我们研究城市规模的电动汽车(EV)网约车车队控制,其中调度、重新定位和充电决策必须在不确定且空间相关的出行需求和旅行时间下,遵守充电器和馈线限制。我们将问题建模为六边形网格半马尔可夫决策过程(semi-MDP),具有混合动作——用于服务、重新定位和充电的离散动作,以及连续充电功率——和可变动作持续时间。为了保证训练和部署期间的物理可行性,策略在由掩码温度退火actor产生的高层意图上学习。这些意图在每个决策步骤通过一个时间受限的滚动混合整数线性规划(MILP)进行投影,该规划严格强制执行荷电状态、充电端口和馈线约束。为了缓解分布偏移,我们针对一个Wasserstein-1模糊集优化软演员-评论家(SAC)智能体,该模糊集使用图对齐的马氏基础度量来捕捉空间相关性。鲁棒备份使用Kantorovich-Rubinstein对偶、投影次梯度内环和原始-对偶风险预算更新。我们的架构结合了两层图卷积网络(GCN)编码器、双评论家和一个驱动对手的价值网络。基于纽约出租车数据构建的大规模电动汽车车队模拟器上的实验表明,PD-RSAC实现了最高的净利润,达到122万美元,而强启发式、单智能体RL和多智能体RL基线(包括Greedy、SAC、MAPPO和MADDPG)的净利润为58万至70万美元,同时保持零馈线限制违规。

英文摘要

We study city-scale control of electric-vehicle (EV) ride-hailing fleets where dispatch, repositioning, and charging decisions must respect charger and feeder limits under uncertain, spatially correlated demand and travel times.
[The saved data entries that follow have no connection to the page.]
### src/verification/program.hex
// One 32-bit instruction word per line in hex, starting at address 0
// Text after each word is the assembly and the byte address
00000263 // 00 beq  x0, x0, +4    taken, no writes on the first cycle
00500093 // 04 addi x1, x0, 5
ffd00113 // 08 addi x2, x0, -3
002081b3 // 0c add  x3, x1, x2
40208233 // 10 sub  x4, x1, x2
0020f2b3 // 14 and  x5, x1, x2
0020e333 // 18 or   x6, x1, x2
001123b3 // 1c slt  x7, x2, x1    negative operand
0020a433 // 20 slt  x8, x1, x2
00708013 // 24 addi x0, x1, 7     write to x0
001004b3 // 28 add  x9, x0, x1
00402823 // 2c sw   x4, 16(x0)
00602a23 // 30 sw   x6, 20(x0)
01002503 // 34 lw   x10, 16(x0)
01402583 // 38 lw   x11, 20(x0)
00450463 // 3c beq  x10, x4, +8   taken
06300613 // 40 addi x12, x0, 99   skipped
00208463 // 44 beq  x1, x2, +8    not taken
fff00693 // 48 addi x13, x0, -1
02800713 // 4c addi x14, x0, 40
fed72e23 // 50 sw   x13, -4(x14)
ffc72783 // 54 lw   x15, -4(x14)
40d78833 // 58 sub  x16, x15, x13
00080463 // 5c beq  x16, x0, +8   taken
00100893 // 60 addi x17, x0, 1    skipped
0006a933 // 64 slt  x18, x13, x0
003969b3 // 68 or   x19, x18, x3
00b9fa33 // 6c and  x20, x19, x11
00000063 // 70 beq  x0, x0, 0     self-branch

### src/hw/rvIsaPkg.sv
package rvIsaPkg;

    // Widths that carry a meaning
    typedef logic [31:0] word_t;     // Data, address and instruction word
    typedef logic [4:0]  regAddr_t;  // Register index x0..x31
    typedef logic [6:0]  opcode_t;
    typedef logic [2:0]  funct3_t;

    // Major opcodes, instr[6:0]
    localparam opcode_t opR      = 7'b0110011;
    localparam opcode_t opImm    = 7'b0010011;
    localparam opcode_t opLoad   = 7'b0000011;
    localparam opcode_t opStore  = 7'b0100011;
    localparam opcode_t opBranch = 7'b1100011;

    // funct3, instr[14:12]
    localparam funct3_t f3AddSub = 3'b000;
    localparam funct3_t f3Slt    = 3'b010;
    localparam funct3_t f3Or     = 3'b110;
    localparam funct3_t f3And    = 3'b111;
    localparam funct3_t f3Word   = 3'b010; // lw and sw
    localparam funct3_t f3Beq    = 3'b000;

    // Instruction bit that turns add into sub (funct7[5])
    localparam int f7Sub = 30;

    // addi x0, x0, 0
    localparam word_t nopInstr = 32'h0000_0013;

endpackage

### src/hw/rvCorePkg.sv
package rvCorePkg;

    // ALU function, picked by the decoder
    typedef enum logic [2:0] {
        aluAdd,
        aluSub,
        aluAnd,
        aluOr,
        aluSlt
    } aluOp_t;

    // Control word for one instruction
    typedef struct packed {
        logic   regWrite;  // Write rd at the edge
        logic   aluSrcImm; // Second operand is imm
        logic   memWrite;  // sw
        logic   memToReg;  // lw, writeback from memory
        logic   branch;    // beq
        aluOp_t aluOp;
    } ctrl_t;

    // No side effects at all
    localparam ctrl_t ctrlNone = '{
        regWrite:  1'b0,
        aluSrcImm: 1'b0,
        memWrite:  1'b0,
        memToReg:  1'b0,
        branch:    1'b0,
        aluOp:     aluAdd
    };

    // Memory sizes in words
    localparam int imemDepth = 64;
    localparam int dmemDepth = 64;

    // Word index into either memory
    typedef logic [$clog2(imemDepth)-1:0] memIndex_t;

endpackage

### src/hw/fetchUnit.sv
`timescale 1ns/1ps

module fetchUnit
    import rvIsaPkg::*, rvCorePkg::*;
(
    input  logic  CLK,
    input  logic  reset,
    input  logic  takeBranch,
    input  word_t branchTarget,
    output word_t pc,
    output word_t instr
);

    word_t     rom [imemDepth];
    word_t     nextPc;
    memIndex_t pcIndex;

    // Unused locations read back as nops
    initial begin
        for (int i = 0; i < imemDepth; i++) begin
            rom[i] = nopInstr;
        end
        $readmemh("/design/src/verification/program.hex", rom);
    end

    assign nextPc = takeBranch ? branchTarget : pc + 32'd4;

    always_ff @(posedge CLK) begin
        if (reset) begin
            pc <= '0;
        end else begin
            pc <= nextPc;
        end
    end

    assign pcIndex = pc[$bits(memIndex_t)+1:2]; // Word address
    assign instr   = rom[pcIndex];

    // Branch offsets are only halfword aligned, so a bad beq could break this
    pcAligned: assert property (@(posedge CLK) disable iff (reset) pc[1:0] == 2'b00)
        else $error("PC misaligned: %h", pc);

    pcInRom: assert property (@(posedge CLK) disable iff (reset) pc < imemDepth * 4)
        else $error("PC beyond instruction ROM: %h", pc);

endmodule

### config.mk
export PLATFORM = sky130hd
export DESIGN_NAME = fetchUnit
export DESIGN_NICKNAME = d
export VERILOG_FILES = /design/src/hw/rvIsaPkg.sv /design/src/hw/rvCorePkg.sv /design/src/hw/fetchUnit.sv
export SDC_FILE = /design/constraint.sdc
export NUM_CORES = 1
export LEC_CHECK = 0
export BUFFER_PORTS_ARGS = -buffer_cell sky130_fd_sc_hd__buf_2
export CORE_MARGIN = 1
export CORE_UTILIZATION = 40
export CTS_CLUSTER_DIAMETER = 100
export DETAILED_ROUTE_END_ITERATION = 10
export HOLD_SLACK_MARGIN = 0.12
export PLACE_DENSITY_LB_ADDON = 0.2
export SYNTH_ARGS = -nofsm -noshare
export SYNTH_HDL_FRONTEND = slang
export SYNTH_SLANG_ARGS = --single-unit
### constraint.sdc
create_clock -name CLK -period 3.15 [get_ports CLK]
set_clock_uncertainty 0.05 [all_clocks]
set_input_delay 0.315 -clock CLK [delete_from_list [all_inputs] [get_ports CLK]]
set_output_delay 0.315 -clock CLK [all_outputs]
set_load 0.03 [all_outputs]
==> metrics.md <==
| Metric | Value |
|---|---|
| Status | `completed` |
| WL per Instance | `12.2 um` |
| HPWL Detailed | `3330 um` |
| Critical Path, Cell by Cell | `nand4_4 > or4_4 > or4_1 > a311oi_1` |
| PD cells | `446 mW/mm^2` |
| Core area | `0.00475 mm^2` |
| Hold Vio Cnt, Final | `0` |
| CP arrival | `between 2 and 2.5 ns` |
| Initial antenna violation count | `0` |
| Post-CTS Resized | `0` |
| Syn Inst Count | `247` |
| Max Freq | `approximately 460 MHz` |
| Share of post-route cells with drive strength above 1 | `between 20% and 30%` |
| Worst-Margin Slew | `about 0.85 ns` |
| DRT iter0 DRCs | `roughly 110` |
| Regs by FF count | `pc x32` |
| Critical Path Start Type | `flop` |
| Synth cell types | `40` |
| Hold Buf Count CTS | `0` |
| Total global-route track usage | `18.0%` |
| TritonCTS buffer count | `5` |
| Area Overhead vs Synth | `17.0%` |
| Final worst slack | `slightly below 1 ns` |
| Nets | `approximately 340` |
| # diodes | `0` |
| Htree depth | `2` |
| Post-CTS setup buffer count | `0` |
| Number of max-cap violations | `0` |
| Worst-path clk slew | `approximately 0.07 ns` |
| Critical setup path kind | `reg -> reg` |
| Cell row count | `25` |
| Tcrit/Tclk final | `between 60% and 70%` |
| Commonest cells after routing, fill and taps aside | `buf_2, conb_1, dfxtp_1` |
| Slowest-stage cell, CP | `or4_4` |
| Die W | `between 70 and 80 um` |
| Critical path buffers and inverters | `0` |
| Final setup vio count | `0` |
| Antenna viol nets, final | `0` |
| GRT overflow | `0` |
| Syn Area/Cell | `8.09 um^2` |
| Via total after detailed routing | `1,868` |
| Register name with the most flops | `pc` |
| Sum Neg Setup Slack | `0 ns` |
| Placed Cells | `367` |
| Largest register FFs | `32` |
| P_leak | `approximately 0.99 nW` |
| Max-slew violation count | `0` |
| RSZ-0062 raised after global routing | `no` |
| PortBufs | `66` |
| Post-synth EDFFs | `0` |
| Slowest stage delay, CP | `0.64 ns` |
| Mapped cell area | `~0.002 mm^2` |
| Clk root buf | `clkbuf_8` |
| Via/cell ratio | `approximately 5.0` |
| Non-Filler Instances | `approximately 370` |
| Hold Path Class | `in -> reg` |
| Die Y | `between 70 and 80 um` |
| Clock Sinks | `32` |
| Initial core utilization | `a little over two fifths` |
| Leading cell type in the layout, fill and taps excluded | `buf_2` |
| Peak VDD IR | `approximately 0.27 mV` |
| CTS tree | `yes` |
| Clock Latency Late Sink | `between 0.2 and 0.3 ns` |
| Buffer depth of the longest clock path | `2` |
| Critical Path RT | `approximately 3.3 ns` |
| End-of-flow core utilization | `49.2%` |
| Synth Warn # | `0` |
| Top_reg_cell synth | `dfxtp_1` |
| Largest net degree at the start of global routing | `33` |
| Global-route wire length before repair | `7510 um` |
| Hold Slack | `approximately 0.21 ns` |
| Total Wirelength | `approximately 4600 um` |
| Placement Setup Slack | `around 0.99 ns` |
| Vias in the first global route | `1,644` |
| Worst setup EP type | `flop` |
| Gpl congestion | `0.807` |
| First-pass DRT Iterations | `4` |
| Async S/R FF share, synth | `0%` |
| IO Pins | `between 90 and 100` |
| Worst relative slew slack | `~43%` |
| Sequential share of the synthesized area | `about a third` |
| Synthesis-stage register bit count | `32` |
| Worst-path fanout max | `14` |
| # DRC | `0` |
| Min cycle time layout | `around 2.2 ns` |
| Die Area | `0.00529 mm^2` |
| Worst path top cell family by delay | `simple AND/OR/NAND/NOR gates` |
[path summary, 6_finish.rpt]
check | start | endpoint | slack [ns] | depth (start not counted)
worst max-delay path | pc[5]$_SDFF_PP0_ | pc[22]$_SDFF_PP0_ | 0.98 | 4
worst min register to register | pc[0]$_SDFFE_PP0P_ | pc[0]$_SDFFE_PP0P_ | 0.44 | 2
worst min-delay path | branchTarget[5] | pc[5]$_SDFF_PP0_ | 0.21 | 2
worst max register to register | pc[5]$_SDFF_PP0_ | pc[22]$_SDFF_PP0_ | 0.98 | 4
[synth_stat cells (all sizes together), types with 8 or more instances]
cell / instances / area [um^2]
o21ai: 10 / 50.1
buf: 38 / 272
a311oi: 15 / 131
nand3: 10 / 55.1
inv: 9 / 33.8
or4: 9 / 75.1
or3: 9 / 57.6
nand2: 15 / 56.3
dfxtp: 32 / 641
nor2: 27 / 101
nor3: 8 / 40.0
[power breakdown]
group / switching [mW] / internal, mW / total [mW]
clock: 0.146 / 0.195 / 0.340
sequential: 0.0374 / 0.433 / 0.471
combinational: 0.166 / 0.0668 / 0.233
[layer usage]
layer	up-vias	wire length, um	track usage [%]
li1	970	-	-
met1	832	2250	24.7
met2	62	2000	27.6
met3	4	297	4.70
met4	0	35	5.88
met5	-	0	0
[per-stage QoR]
| stage | cell area (um^2) | power (mW) |
|---|---|---|
| after floorplan | 2110 | 0.676 |
| after global placement | 2240 | 0.712 |
| after detailed placement | 2240 | 0.712 |
| after CTS | 2340 | 1.05 |
| after global routing | 2340 | 1.09 |
| final | 2340 | 1.04 |
[logic make-up (layout without fill, tap and decap cells)]
kind of cell | Yosys count | after routing | synth area share, %
AOI/OAI and AO/OA | 53 | 53 | 19.8
and+or+nand+nor | 94 | 94 | 25.6
adders and majority gates | 1 | 1 | 0.626
xor gates and xnor gates | 8 | 8 | 3.50
muxes | 3 | 3 | 1.50
buffers and inverters | 54 | 84 | 16.6
other | 2 | 32 | 0.376
DFF | 32 | 32 | 32.0
[layout make-up]
type	count	area, um^2
tap	67	83.8
fill	506	2410
multi-input combinational	191	1140
inverter	9	33.8
timing repair buffer	68	345
sequential	32	641
clock buffer	7	96.3
No activity file was read; power rests on OpenSTA's default activity.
We formulate the problem as a hex-grid semi-Markov decision process (semi-MDP) with mixed actions -- discrete actions for serving, repositioning, and charging, together with continuous charging power -- and variable action durations. To guarantee physical feasibility during both training and deployment, the policy learns over high-level intentions produced by a masked, temperature-annealed actor. These intentions are projected at every decision step through a time-limited rolling mixed-integer linear program (MILP) that strictly enforces state-of-charge, port, and feeder constraints. To mitigate distributional shifts, we optimize a Soft Actor-Critic (SAC) agent against a Wasserstein-1 ambiguity set with a graph-aligned Mahalanobis ground metric that captures spatial correlations. The robust backup uses the Kantorovich-Rubinstein dual, a projected subgradient inner loop, and a primal-dual risk-budget update. Our architecture combines a two-layer Graph Convolutional Network (GCN) encoder, twin critics, and a value network that drives the adversary. Experiments on a large-scale EV fleet simulator built from NYC taxi data show that PD-RSAC achieves the highest net profit, reaching \$1.22M, compared with \$0.58M-\$0.70M for strong heuristic, single-agent RL, and multi-agent RL baselines, including Greedy, SAC, MAPPO, and MADDPG, while maintaining zero feeder-limit violations.